### Assigned task:
The records that follow must be transcribed exactly, each one in full.
-- Input material follows --
==> src/design/bfa_pkg.sv <==
// Shared types and constants for the bitmap frame allocator.
// Used by bfa_csr, bfa_map, bfa_scan and bitmap_frame_allocator; no dependencies.
`default_nettype none

package bfa_pkg;

   localparam int NUM_FRAMES_DEFAULT = 4096;
   localparam int FRAME_SHIFT        = 12;   // log2 of the 4 KiB frame size
   localparam int ADDR_W             = 24;
   localparam int FIDX_W             = ADDR_W - FRAME_SHIFT;
   localparam int HINT_W             = 13;
   localparam int FC_W               = 13;
   localparam int WORD_BITS          = 16;
   localparam int BIT_W              = 4;
   localparam int WIDX_W             = HINT_W - BIT_W;
   localparam int CSR_DATA_W         = 32;
   localparam int CSR_ADDR_W         = 2;

   localparam logic [HINT_W-1:0] HINT_RESET = HINT_W'(2);
   localparam logic [FC_W-1:0]   FC_RESET   = FC_W'(4096);

   typedef enum logic [0:0] {
      OP_ALLOC = 1'b0,
      OP_FREE  = 1'b1
   } op_type;

   typedef enum logic [1:0] {
      STATUS_DONE    = 2'd0,
      STATUS_NONE    = 2'd1,
      STATUS_BADADDR = 2'd2
   } status_type;

   typedef enum logic [2:0] {
      SEQ_CLEAR,
      SEQ_IDLE,
      SEQ_SCAN,
      SEQ_FREE,
      SEQ_REPLY
   } seq_state_type;

   typedef struct packed {
      op_type              operation;
      logic [ADDR_W-1:0]   frame_address;
   } req_type;

   typedef struct packed {
      logic [ADDR_W-1:0]   allocated_address;
      status_type          status;
   } rsp_type;

   typedef struct packed {
      logic             found;
      logic [BIT_W-1:0] bit_idx;
      logic             last;
   } scan_result_type;

endpackage

`default_nettype wire

==> src/design/bfa_scan.sv <==
// Word scanner: masks one map word to the frames between the hint and
// the managed count and finds the lowest free one. Depends on bfa_pkg.
`default_nettype none

module bfa_scan (
   input  wire logic [bfa_pkg::WORD_BITS-1:0] word,
   input  wire logic [bfa_pkg::WIDX_W-1:0]    word_idx,
   input  wire logic [bfa_pkg::HINT_W-1:0]    hint,
   input  wire logic [bfa_pkg::HINT_W-1:0]    n_eff,
   output bfa_pkg::scan_result_type           result
);

   localparam int BitW = bfa_pkg::BIT_W;

   logic [bfa_pkg::WORD_BITS-1:0] avail;
   logic [bfa_pkg::HINT_W:0]      next_base;

   always_comb begin
      logic [bfa_pkg::HINT_W-1:0] frame;
      for (int b = 0; b < bfa_pkg::WORD_BITS; b++) begin
         frame    = {word_idx, BitW'(b)};
         avail[b] = word[b] && (frame >= hint) && (frame < n_eff);
      end
   end

   always_comb begin
      result.bit_idx = '0;
      for (int b = bfa_pkg::WORD_BITS - 1; b >= 0; b--) begin
         if (avail[b]) begin
            result.bit_idx = BitW'(b);
         end
      end
      result.found = |avail;
      // The word is the last one when the next word starts at or past the count.
      next_base   = {({1'b0, word_idx} + (bfa_pkg::WIDX_W + 1)'(1)), BitW'(0)};
      result.last = next_base >= {1'b0, n_eff};
   end

endmodule

`default_nettype wire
-- Input material concluded --
### Exercise answer:
==> src/design/bfa_pkg.sv <==
// Shared types and constants for the bitmap frame allocator.
// Used by bfa_csr, bfa_map, bfa_scan and bitmap_frame_allocator; no dependencies.
`default_nettype none

package bfa_pkg;

   localparam int NUM_FRAMES_DEFAULT = 4096;
   localparam int FRAME_SHIFT        = 12;   // log2 of the 4 KiB frame size
   localparam int ADDR_W             = 24;
   localparam int FIDX_W             = ADDR_W - FRAME_SHIFT;
   localparam int HINT_W             = 13;
   localparam int FC_W               = 13;
   localparam int WORD_BITS          = 16;
   localparam int BIT_W              = 4;
   localparam int WIDX_W             = HINT_W - BIT_W;
   localparam int CSR_DATA_W         = 32;
   localparam int CSR_ADDR_W         = 2;

   localparam logic [HINT_W-1:0] HINT_RESET = HINT_W'(2);
   localparam logic [FC_W-1:0]   FC_RESET   = FC_W'(4096);

   typedef enum logic [0:0] {
      OP_ALLOC = 1'b0,
      OP_FREE  = 1'b1
   } op_type;

   typedef enum logic [1:0] {
      STATUS_DONE    = 2'd0,
      STATUS_NONE    = 2'd1,
      STATUS_BADADDR = 2'd2
   } status_type;

   typedef enum logic [2:0] {
      SEQ_CLEAR,
      SEQ_IDLE,
      SEQ_SCAN,
      SEQ_FREE,
      SEQ_REPLY
   } seq_state_type;

   typedef struct packed {
      op_type              operation;
      logic [ADDR_W-1:0]   frame_address;
   } req_type;

   typedef struct packed {
      logic [ADDR_W-1:0]   allocated_address;
      status_type          status;
   } rsp_type;

   typedef struct packed {
      logic             found;
      logic [BIT_W-1:0] bit_idx;
      logic             last;
   } scan_result_type;

endpackage

`default_nettype wire

==> src/design/bfa_scan.sv <==
// Word scanner: masks one map word to the frames between the hint and
// the managed count and finds the lowest free one. Depends on bfa_pkg.
`default_nettype none

module bfa_scan (
   input  wire logic [bfa_pkg::WORD_BITS-1:0] word,
   input  wire logic [bfa_pkg::WIDX_W-1:0]    word_idx,
   input  wire logic [bfa_pkg::HINT_W-1:0]    hint,
   input  wire logic [bfa_pkg::HINT_W-1:0]    n_eff,
   output bfa_pkg::scan_result_type           result
);

   localparam int BitW = bfa_pkg::BIT_W;

   logic [bfa_pkg::WORD_BITS-1:0] avail;
   logic [bfa_pkg::HINT_W:0]      next_base;

   always_comb begin
      logic [bfa_pkg::HINT_W-1:0] frame;
      for (int b = 0; b < bfa_pkg::WORD_BITS; b++) begin
         frame    = {word_idx, BitW'(b)};
         avail[b] = word[b] && (frame >= hint) && (frame < n_eff);
      end
   end

   always_comb begin
      result.bit_idx = '0;
      for (int b = bfa_pkg::WORD_BITS - 1; b >= 0; b--) begin
         if (avail[b]) begin
            result.bit_idx = BitW'(b);
         end
      end
      result.found = |avail;
      // The word is the last one when the next word starts at or past the count.
      next_base   = {({1'b0, word_idx} + (bfa_pkg::WIDX_W + 1)'(1)), BitW'(0)};
      result.last = next_base >= {1'b0, n_eff};
   end

endmodule

`default_nettype wire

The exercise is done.